Medical professionals have proposed mandatory institutional quarantine centres, limitation of movement and re-educating the citizenry as measures to tame rising cases of coronavirus in the country.
The Society of Medical Doctors (SDM), Physicians Assistants Union of Malawi (Paum) and National Organisation of Nurses Midwives (Nonm) agree that the current situation was expected due to failure to handle returnees and political campaign rallies that defied all preventive protocols.
Cumulatively, by June 30 2020, Malawi had recorded 1 265 cases; including 16 deaths with 639 imported infections and local transmissions pegged at 581. There are 45 cases under investigation.
In an interview yesterday, SDM president Dr Victor Mithi said the political rallies provided a fertile ground for transmission of Covid-19 with the potential of people who contracted the disease and ignored all self-quarantine protocols transmitting the same to others.
He said: “People’s understanding of the disease is different. If you tell them to have self-quarantine it is proving to be difficult. So, having institutional quarantine would be ideal and the best thing to do. Government has designated quarantine spaces in most districts.
“Where we are going, we need to start thinking. Is self-quarantine going to be a reasonable thing to proceed with? If we say we need institutional quarantine, we also need to ask ourselves: do we have the resources to implement that? All stakeholders have to be involved because money will be required. It would be ideal to have designated quarantine centres.”
He said having failed to fully manage returnees in the past, government should draw lessons and start implementing best practices such as institutional quarantine for them, apart from other measures.

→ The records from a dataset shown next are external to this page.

`src/rtl/knap_search_ctrl.sv`:
```
// Exhaustive knapsack subset search: walks every item subset one per clock,
// evaluates value/weight/volume sums combinationally, and keeps the best
// feasible subset plus a count of feasible subsets.
module knap_search_ctrl #(
    parameter int unsigned N_ITEMS = 7,
    parameter int unsigned W       = 8,
    parameter int unsigned SW      = W + $clog2(N_ITEMS)
) (
    input  logic                 clk,
    input  logic                 rst,
    input  logic                 start,
    input  logic                 abort,
    input  logic [N_ITEMS*W-1:0] item_value,
    input  logic [N_ITEMS*W-1:0] item_weight,
    input  logic [N_ITEMS*W-1:0] item_volume,
    input  logic [W-1:0]         min_value,
    input  logic [W-1:0]         max_weight,
    input  logic [W-1:0]         max_volume,
    output logic                 busy,
    output logic                 done,
    output logic                 found,
    output logic [N_ITEMS-1:0]   best_mask,
    output logic [SW-1:0]        best_value,
    output logic [N_ITEMS:0]     feasible_count
);

    typedef enum logic [1:0] {StIdle, StSearch, StDone} state_e;

    localparam logic [N_ITEMS-1:0] MaskOne  = N_ITEMS'(1);
    localparam logic [N_ITEMS:0]   CountOne = (N_ITEMS + 1)'(1);

    state_e state_q, state_d;

    logic [N_ITEMS-1:0]   mask_q;
    logic [N_ITEMS*W-1:0] value_q, weight_q, volume_q;
    logic [W-1:0]         min_value_q, max_weight_q, max_volume_q;

    logic [SW-1:0] value_sum, weight_sum, volume_sum;
    logic          feasible, better, last_mask;
    logic          load, step;

    // Multi-constraint evaluator for the current mask; sums are wide enough
    // that they never wrap.
    always_comb begin
        value_sum  = '0;
        weight_sum = '0;
        volume_sum = '0;
        for (int i = 0; i < int'(N_ITEMS); i++) begin
            if (mask_q[i]) begin
                value_sum  = value_sum  + SW'(value_q[i*W +: W]);
                weight_sum = weight_sum + SW'(weight_q[i*W +: W]);
                volume_sum = volume_sum + SW'(volume_q[i*W +: W]);
            end
        end
        feasible  = (value_sum >= SW'(min_value_q)) &&
                    (weight_sum <= SW'(max_weight_q)) &&
                    (volume_sum <= SW'(max_volume_q));
        // Strict compare so ties keep the lower, earlier mask.
        better    = !found || (value_sum > best_value);
        last_mask = &mask_q;
    end

    // Next-state decode: start wins in idle, abort wins in search.
    always_comb begin
        state_d = state_q;
        load    = 1'b0;
        step    = 1'b0;
        unique case (state_q)
            StIdle: begin
                if (start) begin
                    state_d = StSearch;
                    load    = 1'b1;
                end
            end
            StSearch: begin
                if (abort) begin
                    state_d = StIdle;
                end else begin
                    step = 1'b1;
                    if (last_mask) begin
                        state_d = StDone;
                    end
                end
            end
            StDone:  state_d = StIdle;
            default: state_d = StIdle;
        endcase
    end

    assign busy = (state_q == StSearch);
    assign done = (state_q == StDone);

    // State register.
    always_ff @(posedge clk or posedge rst) begin
        if (rst) begin
            state_q <= StIdle;
        end else begin
            state_q <= state_d;
        end
    end

    // Operand latch on start, then per-mask result tracking during search.
    always_ff @(posedge clk or posedge rst) begin
        if (rst) begin
            mask_q         <= '0;
            value_q        <= '0;
            weight_q       <= '0;
            volume_q       <= '0;
            min_value_q    <= '0;
            max_weight_q   <= '0;
            max_volume_q   <= '0;
            found          <= 1'b0;
            best_mask      <= '0;
            best_value     <= '0;
            feasible_count <= '0;
        end else if (load) begin
            mask_q         <= '0;
            value_q        <= item_value;
            weight_q       <= item_weight;
            volume_q       <= item_volume;
            min_value_q    <= min_value;
            max_weight_q   <= max_weight;
            max_volume_q   <= max_volume;
            found          <= 1'b0;
            best_mask      <= '0;
            best_value     <= '0;
            feasible_count <= '0;
        end else if (step) begin
            mask_q <= mask_q + MaskOne;
            if (feasible) begin
                feasible_count <= feasible_count + CountOne;
                if (better) begin
                    found      <= 1'b1;
                    best_mask  <= mask_q;
                    best_value <= value_sum;
                end
            end
        end
    end

endmodule

```
`config.mk`:
```
export PLATFORM = sky130hd
export DESIGN_NAME = knap_search_ctrl
export DESIGN_NICKNAME = d
export VERILOG_FILES = /design/src/rtl/knap_search_ctrl.sv
export SDC_FILE = /design/constraint.sdc
export NUM_CORES = 1
export LEC_CHECK = 0
export ABC_AREA = 1
export CORE_MARGIN = 4
export CORE_UTILIZATION = 50
export CTS_BUF_LIST = sky130_fd_sc_hd__clkbuf_16
export CTS_CLUSTER_SIZE = 40
export DETAILED_ROUTE_END_ITERATION = 7
export PLACE_DENSITY_LB_ADDON = 0.3
export SLEW_MARGIN = 20
export SYNTH_ARGS = -nofsm -noshare
export SYNTH_HDL_FRONTEND = slang
export SYNTH_SLANG_ARGS = --single-unit
```
`constraint.sdc`:
```
create_clock -name clk -period 7.5 [get_ports clk]
set_clock_uncertainty 0.05 [all_clocks]
set_input_delay 0.75 -clock clk [delete_from_list [all_inputs] [get_ports clk]]
set_output_delay 0.75 -clock clk [all_outputs]
set_load 0.02 [all_outputs]
```
# Word-level counts from Yosys, hierarchy flattened
# Index checks and enable logic that the tools add are counted.
[classes]
addsub = 20
n_lt_le_gt_ge = 4
n_eq_ne = 4
muxes = 46
n_reduce_logical = 12
[ops]
columns = ["operator", "n"]
rows = [
  ["2-to-1 mux 11 bit", 22],
  ["adder 11 x 8 -> 11 bit", 18],
  ["2-to-1 mux 8 bit", 6],
  ["2-to-1 mux 7 bit", 6],
  ["<= comparator 11 x 8 -> 1 bit", 2],
  ["greater-or-equal comparator 11 x 8 -> 1 bit", 1],
  ["> comparator 11 bit", 1],
  ["adder 8 x 1 -> 8 bit (second input constant)", 1],
  ["2-to-1 mux 1 bit", 8],
  ["adder 7 x 1 -> 7 bit (second input constant)", 1],
  ["AND reduction 7 bit", 1],
  ["2-to-1 mux 2 bit", 3],
  ["nonzero test 2 bit", 3],
  ["case mux 2 bit (2 select lines)", 1],
  ["AND reduction 2 bit", 2],
  ["inequality test 3 x 2 -> 1 bit (second input constant)", 1],
  ["AND reduction 3 bit", 1],
  ["equality test 2 x 1 -> 1 bit (second input constant)", 1],
  ["equality test 2 bit (second input constant)", 1],
  ["logical AND 1 bit", 2],
  ["logical NOT 2 bit", 1],
  ["inequality test 2 bit (second input constant)", 1],
  ["logical NOT 1 bit", 1],
  ["logical OR 1 bit", 1],
]
[word_totals]
ff_bits = 228
in_bits = 196
output_inout_bits = 29
word_cells = 98

# Longest topological paths before layout
# Gate-level depths: netlist (run 1).
[depth]
ltp_word = 19
depth_mapped = 60
depth_no_buf = 57

# Worst setup path after synthesis (run 1)
# OpenSTA, ideal clock, no wires.
[synth_path]
kind = "register -> register"
start = "reg mask_q[0]"
end = "reg best_value[9]"
setup_ps = 117
t_arrival_ps = 7881
required_ps = 7333
path_slack_ps = -548
stages_incl_launch_ff = 47
path_buffers = 3
synth_period_minus_slack_ps = 8048
path_cell_list = "dfrtp_1 > buf_4 > clkbuf_1 > nand2_1 > inv_1 > ha_1 > inv_1 > fa_1 > o21ai_0 > fa_1 > inv_1 > o21ai_0 > inv_1 > fa_1 > o21ai_0 > inv_1 > fa_1 > xor2_1 > [11 not listed] > a31oi_1 > o21a_1 > nor2_1 > nor2_1 > nand3_2 > nand2_1 > inv_1 > ha_1 > nand2_1 > o41ai_1 > nand2_1 > nand2_1 > o21ai_1 > nand2_2 > nand3_4 > buf_4 > nand3_2 > nand2_1"
[synth_between]
elab_chain_len = 18
elab_cells_between_ends = 53
cone_classes = "add/sub (18); order compare (4); mux (25); reduce/logical (6)"
[synth_rtl]
columns = ["item", "line", "rtl"]
rows = [
  ["from (decl)", "34", "logic [N_ITEMS-1:0] mask_q;"],
  ["from (signal assigned)", "129", "mask_q <= mask_q + MaskOne;"],
  ["2-to-1 mux 8 bit", "49", "if (mask_q[i]) begin"],
  ["adder 11 x 8 -> 11 bit, on equally long branches", "50, 51", ""],
  ["2-to-1 mux 11 bit", "49", ""],
  ["adder 11 x 8 -> 11 bit, on equally long branches", "50, 51", ""],
  ["2-to-1 mux 11 bit", "49", ""],
  ["adder 11 x 8 -> 11 bit, on equally long branches", "50, 51", ""],
  ["2-to-1 mux 11 bit", "49", ""],
  ["adder 11 x 8 -> 11 bit, on equally long branches", "50, 51", ""],
  ["[2 not listed]", "--", ""],
  ["2-to-1 mux 11 bit", "49", ""],
  ["adder 11 x 8 -> 11 bit, on equally long branches", "50, 51", ""],
  ["2-to-1 mux 11 bit", "49", ""],
  ["greater-or-equal comparator 11 x 8 -> 1 bit / <= comparator 11 x 8 -> 1 bit (equally long branches)", "55, 56", ""],
  ["logical AND 1 bit", "55", "feasible = (value_sum >= SW'(min_value_q)) &&"],
  ["logical AND 1 bit", "56", "(weight_sum <= SW'(max_weight_q)) &&"],
  ["nonzero test 2 bit (no source line)", "--", ""],
  ["AND reduction 3 bit (no source line)", "--", ""],
  ["to (signal assigned)", "135", "best_value <= value_sum;"],
  ["to (decl)", "23", "output logic [SW-1:0] best_value,"],
]
# Several ways; a longest one is shown, not always the timed one. The select of a mux whose other input is x is not followed.
# A chain may end at the register's enable or synchronous reset.

# Final worst setup path (run 1)
[layout_path]
start = "reg mask_q[0]"
end = "reg best_value[7]"
# Same word-level chain as after synthesis.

Said Mithi: “We should expect the numbers to continue increasing up to end July, and maybe we will have numbers going down. It is also a concern for us as doctors that many health workers are being infected; it’s all because most of them have not had enough personal protective equipment.

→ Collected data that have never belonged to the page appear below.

File: config.mk
export PLATFORM = sky130hd
export DESIGN_NAME = usb_reg_sequencer
export DESIGN_NICKNAME = d
export VERILOG_FILES = /design/src/rtl/usb_reg_sequencer.sv
export SDC_FILE = /design/constraint.sdc
export NUM_CORES = 1
export LEC_CHECK = 0
export ABC_AREA = 1
export CORE_MARGIN = 5
export CORE_UTILIZATION = 55
export CTS_BUF_LIST = sky130_fd_sc_hd__clkbuf_8
export CTS_CLUSTER_DIAMETER = 120
export DETAILED_ROUTE_END_ITERATION = 8
export PLACE_DENSITY = 0.86
export SLEW_MARGIN = 30
export SYNTH_ARGS = -nofsm -noshare
export SYNTH_HDL_FRONTEND = slang
export SYNTH_SLANG_ARGS = --single-unit
File: constraint.sdc
create_clock -name usb_clk -period 33.9 [get_ports usb_clk]
set_clock_uncertainty 0.1 [all_clocks]
set_input_delay 10.17 -clock usb_clk [delete_from_list [all_inputs] [get_ports usb_clk]]
set_output_delay 10.17 -clock usb_clk [all_outputs]
set_load 0.01 [all_outputs]
File: src/rtl/usb_reg_sequencer.sv
// usb_reg_sequencer: command-driven master for the CW305 USB parallel register bus.
// Each accepted command becomes a byte-wise write burst, read burst, busy poll
// or trigger pulse. Every bus strobe, address and response output is registered.
// Build option: define USB_SEQ_TRIGGER_EN to implement the TRIG op and the usb_trigger
// pulse generator. Without it, usb_trigger is tied low and op 3 completes with rsp_error.
module usb_reg_sequencer #(
    parameter int pADDR_WIDTH   = 21,
    parameter int pBYTECNT_SIZE = 7,
    parameter int pREG_BITS     = 6,
    parameter int pMAX_BYTES    = 32,
    parameter int pPOLL_MAX     = 1024,
    parameter int pTRIG_CYCLES  = 10
) (
    input  logic                              usb_clk,
    input  logic                              rst,
    input  logic                              cmd_valid,
    output logic                              cmd_ready,
    input  logic [1:0]                        cmd_op,
    input  logic [1:0]                        cmd_block,
    input  logic [pREG_BITS-1:0]              cmd_addr,
    input  logic [$clog2(pMAX_BYTES+1)-1:0]   cmd_nbytes,
    input  logic [8*pMAX_BYTES-1:0]           cmd_wdata,
    output logic                              rsp_valid,
    output logic [8*pMAX_BYTES-1:0]           rsp_rdata,
    output logic                              rsp_error,
    output logic                              rsp_timeout,
    output logic [pADDR_WIDTH-1:0]            usb_addr,
    output logic [7:0]                        usb_wdata,
    output logic                              usb_data_oe,
    input  logic [7:0]                        usb_rdata,
    output logic                              usb_rdn,
    output logic                              usb_wrn,
    output logic                              usb_cen,
    output logic                              usb_trigger
);
    localparam int NBW   = $clog2(pMAX_BYTES + 1);
    localparam int PCW   = $clog2(pPOLL_MAX + 1);
    localparam int NSLOT = 2 ** NBW;
    localparam logic [NBW-1:0] MAX_NB     = NBW'(pMAX_BYTES);
    localparam logic [PCW-1:0] POLL_LIMIT = PCW'(pPOLL_MAX);
    localparam logic [1:0] OP_WRITE = 2'd0;
    localparam logic [1:0] OP_READ  = 2'd1;
    localparam logic [1:0] OP_POLL  = 2'd2;

    typedef enum logic [3:0] {
        IDLE, W_SETUP, W_CEN, W_CENH, W_REL, W_GAP,
        R_SETUP, R_LOW1, R_LOW2, R_SAMPLE, R_REL, R_GAP1, R_GAP2,
        TRIG, DONE
    } state_t;

    state_t                  r_state;
    state_t                  w_state_next;
    logic [1:0]              r_op;
    logic [1:0]              r_block;
    logic [pREG_BITS-1:0]    r_reg;
    logic [NBW-1:0]          r_nbytes;
    logic [8*pMAX_BYTES-1:0] r_wdata;
    logic [NBW-1:0]          r_byte;
    logic [NBW-1:0]          w_byte_next;
    logic [NBW-1:0]          w_byte_inc;
    logic [PCW-1:0]          r_poll_cnt;
    logic                    w_accept;
    logic                    w_err_next;
    logic                    w_to_next;
    logic [1:0]              w_block_src;
    logic [pREG_BITS-1:0]    w_reg_src;
    logic [8*pMAX_BYTES-1:0] w_wdata_src;
    logic [7:0]              w_wbyte [NSLOT];
    logic [pADDR_WIDTH-1:0]  w_addr_next;
    logic                    r_rsp_valid, r_rsp_error, r_rsp_timeout;
    logic [pADDR_WIDTH-1:0]  r_usb_addr;
    logic [7:0]              r_usb_wdata;
    logic                    r_oe, r_rdn, r_wrn, r_cen;

    assign w_accept    = cmd_valid && (r_state == IDLE);
    assign w_byte_inc  = r_byte + NBW'(1);
    // The cycle that accepts a command must already drive its address/data, so
    // the bus values come from the command port on that edge and from the latches after.
    assign w_block_src = w_accept ? cmd_block : r_block;
    assign w_reg_src   = w_accept ? cmd_addr  : r_reg;
    assign w_wdata_src = w_accept ? cmd_wdata : r_wdata;

    // Byte lanes padded to a power of two so any byte index selects a defined lane.
    genvar gi;
    for (gi = 0; gi < NSLOT; gi++) begin : g_wlane
        if (gi < pMAX_BYTES) begin : g_live
            assign w_wbyte[gi] = w_wdata_src[8*gi +: 8];
        end else begin : g_pad
            assign w_wbyte[gi] = 8'h00;
        end
    end

`ifdef USB_SEQ_TRIGGER_EN
    localparam int TCW = $clog2(pTRIG_CYCLES + 1);
    localparam logic [TCW-1:0] TRIG_LAST = TCW'(pTRIG_CYCLES - 1);
    logic [TCW-1:0] r_trig_cnt;
    logic           r_trigger;
    logic           w_trig_last;
    assign w_trig_last = (r_trig_cnt == TRIG_LAST);
`endif

    // Bus address: {zeros, block, register, subbyte}.
    always_comb begin
        w_addr_next = '0;
        w_addr_next[pBYTECNT_SIZE-1:0] = pBYTECNT_SIZE'(w_byte_next);
        w_addr_next[pBYTECNT_SIZE +: pREG_BITS] = w_reg_src;
        w_addr_next[pBYTECNT_SIZE+pREG_BITS +: 2] = w_block_src;
    end

    // Next-state, byte index and completion status.
    always_comb begin
        w_state_next = r_state;
        w_byte_next  = r_byte;
        w_err_next   = 1'b0;
        w_to_next    = 1'b0;
        case (r_state)
            IDLE: begin
                if (cmd_valid) begin
                    w_byte_next = '0;
                    if (cmd_nbytes > MAX_NB) begin
                        w_state_next = DONE;
                        w_err_next   = 1'b1;
                    end else begin
                        case (cmd_op)
                            OP_WRITE: w_state_next = (cmd_nbytes == '0) ? DONE : W_SETUP;
                            OP_READ:  w_state_next = (cmd_nbytes == '0) ? DONE : R_SETUP;
                            OP_POLL:  w_state_next = R_SETUP;
                            default: begin
`ifdef USB_SEQ_TRIGGER_EN
                                w_state_next = TRIG;
`else
                                w_state_next = DONE;
                                w_err_next   = 1'b1;
`endif
                            end
                        endcase
                    end
                end
            end
            W_SETUP:  w_state_next = W_CEN;
            W_CEN:    w_state_next = W_CENH;
            W_CENH:   w_state_next = W_REL;
            W_REL:    w_state_next = W_GAP;
            W_GAP: begin
                if (w_byte_inc == r_nbytes) begin
                    w_state_next = DONE;
                end else begin
                    w_state_next = W_SETUP;
                    w_byte_next  = w_byte_inc;
                end
            end
            R_SETUP:  w_state_next = R_LOW1;
            R_LOW1:   w_state_next = R_LOW2;
            R_LOW2:   w_state_next = R_SAMPLE;
            R_SAMPLE: w_state_next = R_REL;
            R_REL:    w_state_next = R_GAP1;
            R_GAP1:   w_state_next = R_GAP2;
            R_GAP2: begin
                if (r_op == OP_POLL) begin
                    // Byte 0 already holds this attempt's captured status.
                    if (!rsp_rdata[0]) begin
                        w_state_next = DONE;
                    end else if (r_poll_cnt == POLL_LIMIT) begin
                        w_state_next = DONE;
                        w_to_next    = 1'b1;
                    end else begin
                        w_state_next = R_SETUP;
                    end
                end else if (w_byte_inc == r_nbytes) begin
                    w_state_next = DONE;
                end else begin
                    w_state_next = R_SETUP;
                    w_byte_next  = w_byte_inc;
                end
            end
            TRIG: begin
`ifdef USB_SEQ_TRIGGER_EN
                w_state_next = w_trig_last ? DONE : TRIG;
`else
                w_state_next = DONE;
`endif
            end
            DONE:     w_state_next = IDLE;
            default:  w_state_next = IDLE;
        endcase
    end

    // State, byte index, poll attempts and latched command fields.
    always_ff @(posedge usb_clk or posedge rst) begin
        if (rst) begin
            r_state    <= IDLE;
            r_byte     <= '0;
            r_poll_cnt <= '0;
            r_op       <= '0;
            r_block    <= '0;
            r_reg      <= '0;
            r_nbytes   <= '0;
            r_wdata    <= '0;
        end else begin
            r_state <= w_state_next;
            r_byte  <= w_byte_next;
            if (w_accept) begin
                r_op       <= cmd_op;
                r_block    <= cmd_block;
                r_reg      <= cmd_addr;
                r_nbytes   <= cmd_nbytes;
                r_wdata    <= cmd_wdata;
                r_poll_cnt <= '0;
            end else if (r_state == R_SAMPLE && r_op == OP_POLL) begin
                r_poll_cnt <= r_poll_cnt + PCW'(1);
            end
        end
    end

    // Bus strobes and response flags follow the state being entered, so they are registered.
    always_ff @(posedge usb_clk or posedge rst) begin
        if (rst) begin
            r_wrn         <= 1'b1;
            r_rdn         <= 1'b1;
            r_cen         <= 1'b1;
            r_oe          <= 1'b0;
            r_usb_addr    <= '0;
            r_usb_wdata   <= '0;
            r_rsp_valid   <= 1'b0;
            r_rsp_error   <= 1'b0;
            r_rsp_timeout <= 1'b0;
        end else begin
            r_wrn       <= !(w_state_next inside {W_SETUP, W_CEN, W_CENH});
            r_oe        <=  (w_state_next inside {W_SETUP, W_CEN, W_CENH});
            r_rdn       <= !(w_state_next inside {R_LOW1, R_LOW2, R_SAMPLE});
            r_cen       <= !(w_state_next inside {W_CEN, R_LOW1, R_LOW2, R_SAMPLE});
            r_rsp_valid <= (w_state_next == DONE);
            if (w_state_next == W_SETUP) begin
                r_usb_addr  <= w_addr_next;
                r_usb_wdata <= w_wbyte[w_byte_next];
            end else if (w_state_next == R_SETUP) begin
                r_usb_addr  <= w_addr_next;
            end
            if (w_state_next == DONE) begin
                r_rsp_error   <= w_err_next;
                r_rsp_timeout <= w_to_next;
            end
        end
    end

    // One capture register per response byte, loaded on the edge leaving R_SAMPLE.
    for (gi = 0; gi < pMAX_BYTES; gi++) begin : g_rd
        logic [7:0] r_rbyte;
        // Capture the bus byte for this lane; other lanes keep their old value.
        always_ff @(posedge usb_clk or posedge rst) begin
            if (rst) begin
                r_rbyte <= '0;
            end else if (r_state == R_SAMPLE && r_byte == NBW'(gi)) begin
                r_rbyte <= usb_rdata;
            end
        end
        assign rsp_rdata[8*gi +: 8] = r_rbyte;
    end

`ifdef USB_SEQ_TRIGGER_EN
    // Trigger pulse register and its high-time counter.
    always_ff @(posedge usb_clk or posedge rst) begin
        if (rst) begin
            r_trigger  <= 1'b0;
            r_trig_cnt <= '0;
        end else begin
            r_trigger <= (w_state_next == TRIG);
            if (w_accept) begin
                r_trig_cnt <= '0;
            end else if (r_state == TRIG) begin
                r_trig_cnt <= r_trig_cnt + TCW'(1);
            end
        end
    end
    assign usb_trigger = r_trigger;
`else
    // Trigger length has no effect when the pulse generator is not built.
    localparam int unused_trig_cycles = pTRIG_CYCLES;
    assign usb_trigger = 1'b0;
`endif

    assign cmd_ready   = (r_state == IDLE);
    assign rsp_valid   = r_rsp_valid;
    assign rsp_error   = r_rsp_error;
    assign rsp_timeout = r_rsp_timeout;
    assign usb_addr    = r_usb_addr;
    assign usb_wdata   = r_usb_wdata;
    assign usb_data_oe = r_oe;
    assign usb_rdn     = r_rdn;
    assign usb_wrn     = r_wrn;
    assign usb_cen     = r_cen;

endmodule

“The new government has a lot of work to do to re-educate people into following protocols on how to prevent Covid-19. The political environment was breaking that, but now we are over it. There is also need for institutional quarantine for all returnees.”

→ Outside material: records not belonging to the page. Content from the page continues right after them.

[config.mk]
export PLATFORM = sky130hd
export DESIGN_NAME = mem_arbiter
export DESIGN_NICKNAME = d
export VERILOG_FILES = /design/src/rtl/octa16_pkg.sv /design/src/rtl/arb_select.sv /design/src/rtl/mem_arbiter.sv
export SDC_FILE = /design/constraint.sdc
export NUM_CORES = 1
export LEC_CHECK = 0
export BUFFER_PORTS_ARGS = -buffer_cell sky130_fd_sc_hd__buf_2
export CORE_MARGIN = 2
export CORE_UTILIZATION = 45
export DETAILED_ROUTE_END_ITERATION = 7
export GPL_TIMING_DRIVEN = 0
export PLACE_DENSITY = 0.79
export SETUP_SLACK_MARGIN = 0.4
export SLEW_MARGIN = 20
export SYNTH_ARGS = -nofsm -noshare
export SYNTH_HDL_FRONTEND = slang
export SYNTH_HIERARCHICAL = 1
export SYNTH_SLANG_ARGS = --single-unit
[constraint.sdc]
create_clock -name clk -period 2.3 [get_ports clk]
set_input_delay 0.115 -clock clk [delete_from_list [all_inputs] [get_ports clk]]
set_output_delay 0.115 -clock clk [all_outputs]
set_load 0.02 [all_outputs]
[src/rtl/octa16_pkg.sv]
// Shared types and default sizes for the octa16 memory arbiter.
package octa16_pkg;
  localparam int AW_DEF           = 16;
  localparam int DW_DEF           = 16;
  localparam int STARVE_LIMIT_DEF = 4;

  typedef enum logic [1:0] {
    IDLE    = 2'd0,
    BUSY_IF = 2'd1,
    BUSY_D  = 2'd2
  } state_t;
endpackage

On his part, Nonm president Shouts Simeza said Malawians returning from South Africa needed to be in the country, but authorities failed to ensure that those who tested positive are looked after, leading to all protocols being ignored.
He said government should control movement of people and ensure that quarantine centres in hospitals become functional with the help of resources that donors provided to the country for the Covid-19 fight.
“Let us limit contacts of people by controlling travel. We can’t just be in a free-range system anymore. It’s not helping. And if we do that; let there be social protection measures for the most vulnerable. Institutional quarantine is yet another important step,” said Simeza.
In a separate interview, Paum president Dr Solomon Chomba said government needs to clear off existing myths of Covid-19 by reaffirming its existence to both health care workers and community members.
He also said managers of health facilities should be transparent to disclose their Covid-19 status of their employees as did Dr Mwatikonda Mbendera of Nkhata Bay. He said this helps workers to adopt ways of preventing cross infection from their fellows.
Said Chomba: “It is also evident that most patients under self-quarantine do not stay home, but are seen moving around in market places and interacting with friends thereby posing a serious danger of further spreading Covid-19. These patients, especially the symptomatic ones, develop high fevers and some nasty symptoms, which can ably be attended to at an institutional quarantine unlike self-quarantine.”
Ministry of Health spokesperson Joshua Malango said he needed to consult on the suggestions, especially on institutional quarantine.
Earlier, Presidential Task Force on Covid-19 co-chairperson Dr John Phuka said as technical people they were awaiting guidance from the new leadership.
He said new infections show that many people are getting the virus from workplaces; hence, the need for institutions and individuals to play a greater role in ensuring that the virus is tamed.